PROMPT: Which of the lines below contain the string "advance"? Pull each one out of the data.

MATERIAL PROVIDED below:

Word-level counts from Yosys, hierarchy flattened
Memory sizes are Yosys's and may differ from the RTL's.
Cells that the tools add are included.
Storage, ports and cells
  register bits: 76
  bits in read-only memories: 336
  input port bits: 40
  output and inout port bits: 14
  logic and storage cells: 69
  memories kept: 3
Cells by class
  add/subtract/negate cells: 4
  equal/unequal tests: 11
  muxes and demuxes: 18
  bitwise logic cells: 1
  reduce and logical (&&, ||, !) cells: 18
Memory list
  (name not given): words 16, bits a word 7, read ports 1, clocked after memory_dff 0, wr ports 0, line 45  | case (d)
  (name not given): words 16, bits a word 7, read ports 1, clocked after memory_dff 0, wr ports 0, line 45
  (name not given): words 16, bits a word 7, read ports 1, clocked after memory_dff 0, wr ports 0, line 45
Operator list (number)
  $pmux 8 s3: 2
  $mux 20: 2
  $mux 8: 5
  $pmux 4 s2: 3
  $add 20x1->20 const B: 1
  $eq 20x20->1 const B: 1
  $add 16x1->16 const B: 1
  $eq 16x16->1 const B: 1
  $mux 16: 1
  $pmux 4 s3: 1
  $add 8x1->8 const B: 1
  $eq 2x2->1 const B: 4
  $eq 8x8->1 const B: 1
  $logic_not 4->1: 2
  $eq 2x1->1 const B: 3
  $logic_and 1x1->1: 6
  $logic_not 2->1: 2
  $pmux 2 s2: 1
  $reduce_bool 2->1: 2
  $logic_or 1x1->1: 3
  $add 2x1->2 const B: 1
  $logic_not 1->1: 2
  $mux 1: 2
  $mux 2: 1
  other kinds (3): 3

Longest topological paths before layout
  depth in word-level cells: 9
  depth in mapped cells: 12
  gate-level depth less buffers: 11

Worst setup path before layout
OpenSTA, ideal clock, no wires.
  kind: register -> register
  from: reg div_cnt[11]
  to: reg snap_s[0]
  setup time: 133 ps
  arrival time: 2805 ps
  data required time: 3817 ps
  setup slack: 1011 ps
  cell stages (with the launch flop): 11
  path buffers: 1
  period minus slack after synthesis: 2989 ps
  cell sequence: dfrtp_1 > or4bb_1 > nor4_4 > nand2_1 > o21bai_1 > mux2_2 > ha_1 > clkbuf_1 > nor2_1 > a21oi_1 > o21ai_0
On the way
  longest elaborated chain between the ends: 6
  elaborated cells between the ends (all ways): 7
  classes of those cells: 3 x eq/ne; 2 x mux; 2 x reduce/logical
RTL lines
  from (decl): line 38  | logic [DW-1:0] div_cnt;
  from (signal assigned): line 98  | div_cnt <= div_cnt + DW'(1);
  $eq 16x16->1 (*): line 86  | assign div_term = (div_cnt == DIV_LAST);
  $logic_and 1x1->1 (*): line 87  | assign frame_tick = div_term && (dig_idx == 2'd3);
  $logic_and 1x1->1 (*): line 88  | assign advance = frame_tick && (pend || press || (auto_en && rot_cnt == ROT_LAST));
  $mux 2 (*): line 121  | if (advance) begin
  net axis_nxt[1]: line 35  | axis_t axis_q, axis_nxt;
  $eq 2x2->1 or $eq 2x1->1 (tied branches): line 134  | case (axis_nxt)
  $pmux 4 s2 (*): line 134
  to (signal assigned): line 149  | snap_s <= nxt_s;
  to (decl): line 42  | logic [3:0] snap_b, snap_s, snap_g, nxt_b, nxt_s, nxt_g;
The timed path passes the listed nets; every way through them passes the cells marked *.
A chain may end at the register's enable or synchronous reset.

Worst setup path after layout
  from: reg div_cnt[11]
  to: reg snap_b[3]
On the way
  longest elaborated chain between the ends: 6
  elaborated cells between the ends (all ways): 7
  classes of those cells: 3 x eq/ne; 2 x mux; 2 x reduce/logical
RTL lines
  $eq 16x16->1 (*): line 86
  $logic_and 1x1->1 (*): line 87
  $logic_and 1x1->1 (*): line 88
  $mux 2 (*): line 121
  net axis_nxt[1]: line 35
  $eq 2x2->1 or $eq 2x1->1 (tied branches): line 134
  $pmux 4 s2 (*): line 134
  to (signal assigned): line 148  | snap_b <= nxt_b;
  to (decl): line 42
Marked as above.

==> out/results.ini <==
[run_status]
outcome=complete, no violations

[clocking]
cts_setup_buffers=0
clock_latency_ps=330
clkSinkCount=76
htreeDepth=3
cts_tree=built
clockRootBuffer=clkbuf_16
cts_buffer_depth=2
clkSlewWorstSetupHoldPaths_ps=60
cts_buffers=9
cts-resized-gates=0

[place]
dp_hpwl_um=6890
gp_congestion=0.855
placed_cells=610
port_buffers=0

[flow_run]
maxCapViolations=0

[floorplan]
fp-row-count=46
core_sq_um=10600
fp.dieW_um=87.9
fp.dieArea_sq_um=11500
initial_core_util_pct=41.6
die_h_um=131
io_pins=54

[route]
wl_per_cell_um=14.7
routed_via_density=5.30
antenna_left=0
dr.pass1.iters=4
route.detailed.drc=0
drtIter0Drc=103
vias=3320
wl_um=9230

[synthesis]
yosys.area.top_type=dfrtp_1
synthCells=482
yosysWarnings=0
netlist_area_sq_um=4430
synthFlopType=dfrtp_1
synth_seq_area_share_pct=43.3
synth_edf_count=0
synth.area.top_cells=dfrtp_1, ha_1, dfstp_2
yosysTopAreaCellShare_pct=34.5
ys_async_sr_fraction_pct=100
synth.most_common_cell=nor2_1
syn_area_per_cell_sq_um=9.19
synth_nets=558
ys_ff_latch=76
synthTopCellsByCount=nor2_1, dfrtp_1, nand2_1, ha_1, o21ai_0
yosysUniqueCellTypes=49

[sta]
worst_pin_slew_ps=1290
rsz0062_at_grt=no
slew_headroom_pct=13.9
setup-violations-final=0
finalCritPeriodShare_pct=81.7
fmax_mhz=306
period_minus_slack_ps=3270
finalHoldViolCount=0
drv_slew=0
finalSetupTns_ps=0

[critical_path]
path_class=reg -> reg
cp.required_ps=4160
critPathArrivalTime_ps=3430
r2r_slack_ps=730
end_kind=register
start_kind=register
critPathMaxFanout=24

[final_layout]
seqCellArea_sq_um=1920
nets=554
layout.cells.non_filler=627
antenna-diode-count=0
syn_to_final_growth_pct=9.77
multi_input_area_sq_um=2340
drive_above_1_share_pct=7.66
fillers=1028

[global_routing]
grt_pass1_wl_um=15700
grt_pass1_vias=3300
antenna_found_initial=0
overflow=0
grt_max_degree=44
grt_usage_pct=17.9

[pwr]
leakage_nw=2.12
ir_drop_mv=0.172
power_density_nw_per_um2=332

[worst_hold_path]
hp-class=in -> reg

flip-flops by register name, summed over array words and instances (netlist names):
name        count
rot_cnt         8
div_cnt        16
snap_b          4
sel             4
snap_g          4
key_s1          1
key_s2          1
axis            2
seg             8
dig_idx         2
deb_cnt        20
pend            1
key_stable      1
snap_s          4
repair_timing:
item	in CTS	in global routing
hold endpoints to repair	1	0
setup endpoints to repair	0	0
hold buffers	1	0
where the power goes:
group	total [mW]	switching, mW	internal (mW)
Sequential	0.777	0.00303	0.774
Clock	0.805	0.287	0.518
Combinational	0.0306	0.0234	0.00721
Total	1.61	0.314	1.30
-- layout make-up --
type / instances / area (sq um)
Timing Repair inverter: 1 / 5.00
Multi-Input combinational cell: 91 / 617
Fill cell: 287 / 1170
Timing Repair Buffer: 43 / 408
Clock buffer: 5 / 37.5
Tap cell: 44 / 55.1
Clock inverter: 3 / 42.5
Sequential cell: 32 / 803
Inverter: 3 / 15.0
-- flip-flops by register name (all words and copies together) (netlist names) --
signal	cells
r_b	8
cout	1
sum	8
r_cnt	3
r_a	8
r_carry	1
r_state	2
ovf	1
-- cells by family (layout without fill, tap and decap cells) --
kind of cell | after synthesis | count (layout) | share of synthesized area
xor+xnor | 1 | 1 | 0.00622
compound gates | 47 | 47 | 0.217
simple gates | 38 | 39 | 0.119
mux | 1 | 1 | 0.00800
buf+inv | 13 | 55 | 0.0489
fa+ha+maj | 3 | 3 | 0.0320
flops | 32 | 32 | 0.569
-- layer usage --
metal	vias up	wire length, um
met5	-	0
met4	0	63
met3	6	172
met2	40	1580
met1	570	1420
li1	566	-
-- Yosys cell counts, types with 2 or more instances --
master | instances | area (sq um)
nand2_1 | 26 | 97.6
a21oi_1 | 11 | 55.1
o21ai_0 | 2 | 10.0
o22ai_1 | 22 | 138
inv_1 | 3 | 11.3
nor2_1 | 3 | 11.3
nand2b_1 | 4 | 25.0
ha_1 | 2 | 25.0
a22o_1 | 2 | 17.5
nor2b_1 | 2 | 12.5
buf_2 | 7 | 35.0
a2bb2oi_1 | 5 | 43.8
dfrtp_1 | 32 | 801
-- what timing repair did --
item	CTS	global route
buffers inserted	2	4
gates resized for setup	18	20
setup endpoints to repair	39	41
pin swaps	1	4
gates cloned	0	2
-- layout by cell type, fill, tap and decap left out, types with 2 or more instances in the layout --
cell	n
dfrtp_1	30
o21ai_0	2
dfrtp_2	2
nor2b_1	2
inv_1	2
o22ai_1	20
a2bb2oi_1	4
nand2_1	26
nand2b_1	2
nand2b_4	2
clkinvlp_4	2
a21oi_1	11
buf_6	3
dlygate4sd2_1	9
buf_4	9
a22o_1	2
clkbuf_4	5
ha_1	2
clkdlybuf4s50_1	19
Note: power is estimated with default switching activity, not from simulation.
### config.mk
export PLATFORM = sky130hd
export DESIGN_NAME = exec_issue_ctrl_flat
export DESIGN_NICKNAME = d
export VERILOG_FILES = /design/src/rtl/exec_issue_ctrl_pkg.sv /design/src/rtl/exec_issue_ctrl_if.sv /design/src/rtl/exec_issue_ctrl_tag_table.sv /design/src/rtl/exec_issue_ctrl.sv /design/src/flat_wrapper.sv
export SDC_FILE = /design/constraint.sdc
export NUM_CORES = 1
export LEC_CHECK = 0
export BUFFER_PORTS_ARGS = -buffer_cell sky130_fd_sc_hd__buf_2
export CORE_AREA = 5 5 174 176
export DETAILED_ROUTE_END_ITERATION = 6
export DIE_AREA = 0 0 179 181
export PLACE_DENSITY = 0.71
export SYNTH_ARGS = -nofsm -noshare
export SYNTH_HDL_FRONTEND = slang
export SYNTH_SLANG_ARGS = --single-unit
### constraint.sdc
create_clock -name i_clk -period 14.4 [get_ports i_clk]
set_input_delay 4.32 -clock i_clk [delete_from_list [all_inputs] [get_ports i_clk]]
set_output_delay 4.32 -clock i_clk [all_outputs]
set_load 0.03 [all_outputs]
### src/rtl/exec_issue_ctrl_pkg.sv
// Shared definitions for the issue controller: execute unit selects, FSM states and sizing.
// The alu_sel codes are also decoded by the execute stage, so keep them stable.
package exec_issue_ctrl_pkg;

    localparam int NUM_TAGS     = 16;
    localparam int TAG_W        = $clog2(NUM_TAGS);
    localparam int MAX_INFLIGHT = 8;
    localparam int NUM_REGS     = 32;
    localparam int REG_W        = $clog2(NUM_REGS);
    localparam int CNT_W        = $clog2(MAX_INFLIGHT + 1);

    typedef enum logic [2:0] {
        ADDER   = 3'd0,
        LOGICAL = 3'd1,
        SHIFTER = 3'd2,
        BRANCH  = 3'd3,
        MEMORY  = 3'd4,
        BYPASS  = 3'd5
    } alu_sel_e;

    typedef enum logic [1:0] {
        S_RUN     = 2'd0,
        S_BR_WAIT = 2'd1,
        S_FLUSH   = 2'd2
    } state_e;

endpackage

### src/rtl/exec_issue_ctrl_if.sv
// Decoded-op handshake between operand fetch (master) and the issue controller (slave).
interface exec_issue_ctrl_if;
    import exec_issue_ctrl_pkg::*;

    logic             op_valid;
    logic             op_ready;
    logic [2:0]       alu_sel;
    logic [REG_W-1:0] rd;
    logic             wr_en;
    logic [REG_W-1:0] rs1;
    logic [REG_W-1:0] rs2;
    logic             rs1_used;
    logic             rs2_used;

    modport master (
        output op_valid, alu_sel, rd, wr_en, rs1, rs2, rs1_used, rs2_used,
        input  op_ready
    );

    modport slave (
        input  op_valid, alu_sel, rd, wr_en, rs1, rs2, rs1_used, rs2_used,
        output op_ready
    );

endinterface

### src/rtl/exec_issue_ctrl_tag_table.sv
// Tag pool: per-tag busy/rd/we bookkeeping, round-robin allocation head and in-flight count.
module exec_tag_table
    import exec_issue_ctrl_pkg::*;
(
    input  logic             i_clk,
    input  logic             i_rst,
    input  logic             i_alloc,
    input  logic [REG_W-1:0] i_alloc_rd,
    input  logic             i_alloc_we,
    input  logic             i_ret_valid,
    input  logic [TAG_W-1:0] i_ret_tag,
    output logic [TAG_W-1:0] o_head,
    output logic             o_head_busy,
    output logic             o_full,
    output logic [CNT_W-1:0] o_count,
    output logic             o_ret_hit,
    output logic [REG_W-1:0] o_ret_rd,
    output logic             o_ret_we
);

    logic [NUM_TAGS-1:0] r_tagBusy;
    logic [NUM_TAGS-1:0] r_weTab;
    logic [REG_W-1:0]    r_rdTab [NUM_TAGS];
    logic [TAG_W-1:0]    r_head;
    logic [CNT_W-1:0]    r_count;
    logic                w_retHit;
    logic [TAG_W-1:0]    w_headNext;

    // A retire naming a tag that is not busy is stale and must not touch the count.
    assign w_retHit    = i_ret_valid & r_tagBusy[i_ret_tag];
    assign w_headNext  = (r_head == TAG_W'(NUM_TAGS - 1)) ? '0 : r_head + TAG_W'(1);

    assign o_head      = r_head;
    assign o_head_busy = r_tagBusy[r_head];
    assign o_full      = (r_count >= CNT_W'(MAX_INFLIGHT));
    assign o_count     = r_count;
    assign o_ret_hit   = w_retHit;
    assign o_ret_rd    = r_rdTab[i_ret_tag];
    assign o_ret_we    = r_weTab[i_ret_tag];

    always_ff @(posedge i_clk or posedge i_rst) begin
        if (i_rst) begin
            r_tagBusy <= '0;
            r_weTab   <= '0;
            r_head    <= '0;
            r_count   <= '0;
            for (int i = 0; i < NUM_TAGS; i++) begin
                r_rdTab[i] <= '0;
            end
        end else begin
            if (w_retHit) begin
                r_tagBusy[i_ret_tag] <= 1'b0;
            end
            if (i_alloc) begin
                r_tagBusy[r_head] <= 1'b1;
                r_rdTab[r_head]   <= i_alloc_rd;
                r_weTab[r_head]   <= i_alloc_we;
                r_head            <= w_headNext;
            end
            if (i_alloc && !w_retHit) begin
                r_count <= r_count + CNT_W'(1);
            end else if (!i_alloc && w_retHit) begin
                r_count <= r_count - CNT_W'(1);
            end
        end
    end

endmodule
$ cat src/rtl/pwm_ctrl_pkg.sv
// pwm_ctrl_pkg: shared states and constants for the PWM channel controller.
package pwm_ctrl_pkg;
  localparam int PWM_CNT_W = 8;
  localparam int NUM_CH = 16;
  localparam logic [PWM_CNT_W-1:0] DUTY_FULL = 8'hFF;
  typedef enum logic [1:0] {IDLE, RUN, PEND} state_t;
endpackage

$ cat src/rtl/pwm_timebase.sv
// pwm_timebase: shared PWM prescaler and 8-bit period counter.
// clear has priority over enable; wrap flags the edge that takes the counter 255->0.
module pwm_timebase import pwm_ctrl_pkg::*; #(
  parameter int PRESCALE = 13
) (
  input  logic                 clk,
  input  logic                 rst_n,
  input  logic                 clear,
  input  logic                 enable,
  output logic [PWM_CNT_W-1:0] cnt,
  output logic                 wrap
);
  localparam int PW = PRESCALE > 1 ? $clog2(PRESCALE) : 1;
  localparam logic [PW-1:0] PRE_MAX = PW'(PRESCALE - 1);
  logic [PW-1:0] pre_q, pre_d;
  logic [PWM_CNT_W-1:0] cnt_q, cnt_d;
  logic tick;
  // Kept outside the next-state block so wrap never depends on clear.
  assign tick = enable && pre_q == PRE_MAX;
  assign wrap = tick && cnt_q == '1;
  assign cnt = cnt_q;
  always_comb begin
    pre_d = clear ? '0 : enable ? (tick ? '0 : pre_q + 1'b1) : pre_q;
    cnt_d = clear ? '0 : tick ? cnt_q + 1'b1 : cnt_q;
  end
  always_ff @(posedge clk or negedge rst_n) begin
    if (!rst_n) begin
      pre_q <= '0;
      cnt_q <= '0;
    end else begin
      pre_q <= pre_d;
      cnt_q <= cnt_d;
    end
  end
endmodule

$ cat src/rtl/pwm_channel_controller.sv
// pwm_channel_controller: drives 16 PWM/static pins from SPI config via a shared timebase.
// Define PWM_SYNC_UPDATE_EN to defer running config updates to the period boundary.
module pwm_channel_controller import pwm_ctrl_pkg::*; #(
  parameter int PRESCALE = 13
) (
  input  logic                 clk,
  input  logic                 rst_n,
  input  logic [7:0]           en_reg_out_7_0,
  input  logic [7:0]           en_reg_out_15_8,
  input  logic [7:0]           en_reg_pwm_7_0,
  input  logic [7:0]           en_reg_pwm_15_8,
  input  logic [PWM_CNT_W-1:0] pwm_duty_cycle,
  input  logic                 cfg_update,
  output logic [NUM_CH-1:0]    pwm_out,
  output logic                 period_start,
  output logic                 update_pending
);
  state_t state_q, state_d;
  logic [NUM_CH-1:0] en_out_q, en_out_d, en_pwm_q, en_pwm_d, pwm_out_q, pwm_out_d;
  logic [NUM_CH-1:0] en_out_in, en_pwm_in;
  logic [PWM_CNT_W-1:0] duty_q, duty_d, cnt;
  logic period_start_q, period_start_d;
  logic wrap, load, pwm, clear, enable;
  assign en_out_in = {en_reg_out_15_8, en_reg_out_7_0};
  assign en_pwm_in = {en_reg_pwm_15_8, en_reg_pwm_7_0};
  assign enable = state_q != IDLE;
  assign clear = state_d == IDLE;
  pwm_timebase #(.PRESCALE(PRESCALE)) u_timebase (
    .clk    (clk),
    .rst_n  (rst_n),
    .clear  (clear),
    .enable (enable),
    .cnt    (cnt),
    .wrap   (wrap)
  );
  always_comb begin
    load = 1'b0;
    state_d = state_q;
    case (state_q)
      IDLE: begin
        load = cfg_update;
        state_d = cfg_update && |en_out_in ? RUN : IDLE;
      end
`ifdef PWM_SYNC_UPDATE_EN
      RUN: begin
        load = cfg_update && wrap;
        state_d = cfg_update && !wrap ? PEND : RUN;
      end
      PEND: begin
        load = wrap;
        state_d = !wrap ? PEND : |en_out_in ? RUN : IDLE;
      end
`else
      RUN: begin
        load = cfg_update;
        state_d = cfg_update && !(|en_out_in) ? IDLE : RUN;
      end
`endif
      default: state_d = IDLE;
    endcase
    en_out_d = load ? en_out_in : en_out_q;
    en_pwm_d = load ? en_pwm_in : en_pwm_q;
    duty_d = load ? pwm_duty_cycle : duty_q;
    pwm = cnt < duty_q || duty_q == DUTY_FULL;
    pwm_out_d = en_out_q & (~en_pwm_q | {NUM_CH{pwm}});
    period_start_d = wrap;
  end
  always_ff @(posedge clk or negedge rst_n) begin
    if (!rst_n) begin
      state_q <= IDLE;
      en_out_q <= '0;
      en_pwm_q <= '0;
      duty_q <= '0;
      pwm_out_q <= '0;
      period_start_q <= 1'b0;
    end else begin
      state_q <= state_d;
      en_out_q <= en_out_d;
      en_pwm_q <= en_pwm_d;
      duty_q <= duty_d;
      pwm_out_q <= pwm_out_d;
      period_start_q <= period_start_d;
    end
  end
  assign pwm_out = pwm_out_q;
  assign period_start = period_start_q;
`ifdef PWM_SYNC_UPDATE_EN
  assign update_pending = state_q == PEND;
`else
  assign update_pending = 1'b0;
`endif
endmodule

$ cat config.mk
export PLATFORM = sky130hd
export DESIGN_NAME = pwm_channel_controller
export DESIGN_NICKNAME = d
export VERILOG_FILES = /design/src/rtl/pwm_ctrl_pkg.sv /design/src/rtl/pwm_timebase.sv /design/src/rtl/pwm_channel_controller.sv
export SDC_FILE = /design/constraint.sdc
export NUM_CORES = 1
export LEC_CHECK = 0
export CORE_UTILIZATION = 50
export DETAILED_ROUTE_END_ITERATION = 6
export PLACE_DENSITY_LB_ADDON = 0.25
export SLEW_MARGIN = 0
export SYNTH_ARGS = -nofsm -noshare
export SYNTH_HDL_FRONTEND = slang
export SYNTH_SLANG_ARGS = --single-unit
export TNS_END_PERCENT = 100
$ cat constraint.sdc
create_clock -name clk -period 2.1 [get_ports clk]
set_clock_uncertainty 0.05 [all_clocks]
set_input_delay 0.42 -clock clk [delete_from_list [all_inputs] [get_ports clk]]
set_output_delay 0.42 -clock clk [all_outputs]
set_load 0.05 [all_outputs]
==> results of run 1 <==
per-layer routing:
metal  wire, um  part of all wire
met1       2500              0.45
met2       2710              0.49
met3        196             0.035
met4        156             0.028
met5          0                 0
through the flow:
| step | power, uW | utilization | instances | setup slack (ps) | cell area [um2] |
|---|---|---|---|---|---|
| finish | 3620 | 0.680 | 377 | 159 | 3810 |
| floorplan | 2360 | - | 236 | 334 | 2970 |
| CTS | 3660 | 0.680 | 377 | 127 | 3810 |
| detailed placement | 2710 | 0.650 | 362 | 129 | 3640 |
| global route | 3830 | 0.680 | 377 | 97.6 | 3810 |
| global placement | 2670 | 0.650 | 362 | 118 | 3640 |
registers in the layout, indices dropped and copies added (netlist names):
signal / count
duty_q: 8
en_out_q: 16
en_pwm_q: 16
period_start: 1
pwm_out: 16
state_q: 1
u_timebase.cnt: 8
u_timebase.pre_q: 4
cell usage in the layout (no fill, tap or decap), types with 2 or more instances in the layout:
master           Yosys  final
clkdlybuf4s50_1      0     57
ha_1                10     10
clkbuf_8             0     11
xnor2_1              5      5
a21boi_0            15     15
o32ai_2              2      2
nand4_1              3      3
nand3_1              2      2
nand2_1             19     19
clkbuf_1             2      3
buf_4                2      4
nor4_1               6      6
nor3_1               2      2
dfrtp_1             70     70
inv_1               12     12
buf_2                2      2
and4_1               2      2
xor2_1               2      2
a21oi_1              6      6
o21ai_0              9      9
nor2_1              16     16
mux2_2              34     34
kinds of logic (layout without fill, tap and decap cells):
kind of cell | Yosys count | after routing | share of synthesized area
DFF | 70 | 70 | 0.590
and+or+nand+nor | 54 | 54 | 0.0901
xor gates and xnor gates | 7 | 7 | 0.0206
muxes | 34 | 34 | 0.129
AOI/OAI and AO/OA | 38 | 38 | 0.0960
other | 1 | 1 | 0.00126
adders and majority gates | 10 | 10 | 0.0421
buffers and inverters | 22 | 91 | 0.0312
worst paths after layout:
check,depth (start not counted),endpoint,start
hold / removal,2,en_pwm_q[10],rst_n
hold reg to reg,1,pwm_out[5],en_pwm_q[5]
setup / recovery,1,pwm_out[6],pwm_out[6]
max in group asynchronous,2,pwm_out[2],rst_n
min in group clk,1,pwm_out[5],en_pwm_q[5]
setup reg to reg,6,pwm_out[1],u_timebase.cnt[6]
layout make-up:
type                            count  share of cell area
Clock buffer                       14              0.0427
Clock inverter                      1             0.00131
Inverter                           12              0.0118
Multi-Input combinational cell    144               0.295
Sequential cell                    70               0.460
Tap cell                           72              0.0236
Timing Repair Buffer               64               0.165
power by group:
group | internal, uW | switching (uW) | total (uW)
Combinational | 446 | 509 | 954
Sequential | 1560 | 163 | 1720
Clock | 487 | 455 | 942
Total | 2490 | 1130 | 3620
--- config.mk ---
export PLATFORM = sky130hd
export DESIGN_NAME = dm_arbiter
export DESIGN_NICKNAME = d
export VERILOG_FILES = /design/src/rtl/dm_arb_pkg.sv /design/src/rtl/dm_arb_pick.sv /design/src/rtl/dm_arbiter.sv
export SDC_FILE = /design/constraint.sdc
export NUM_CORES = 1
export LEC_CHECK = 0
export BUFFER_PORTS_ARGS = -buffer_cell sky130_fd_sc_hd__buf_4
export CAP_MARGIN = 10
export CORE_MARGIN = 8
export CORE_UTILIZATION = 40
export DETAILED_ROUTE_END_ITERATION = 6
export PLACE_DENSITY = 0.76
export SLEW_MARGIN = 10
export SYNTH_ARGS = -nofsm -noshare
export SYNTH_HDL_FRONTEND = slang
export SYNTH_HIERARCHICAL = 1
export SYNTH_SLANG_ARGS = --single-unit
--- constraint.sdc ---
create_clock -name clk -period 1.2 [get_ports clk]
set_input_delay 0.06 -clock clk [delete_from_list [all_inputs] [get_ports clk]]
set_output_delay 0.06 -clock clk [all_outputs]
set_load 0.03 [all_outputs]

End of MATERIAL PROVIDED.

SOLUTION:
  $logic_and 1x1->1 (*): line 88  | assign advance = frame_tick && (pend || press || (auto_en && rot_cnt == ROT_LAST));
  $mux 2 (*): line 121  | if (advance) begin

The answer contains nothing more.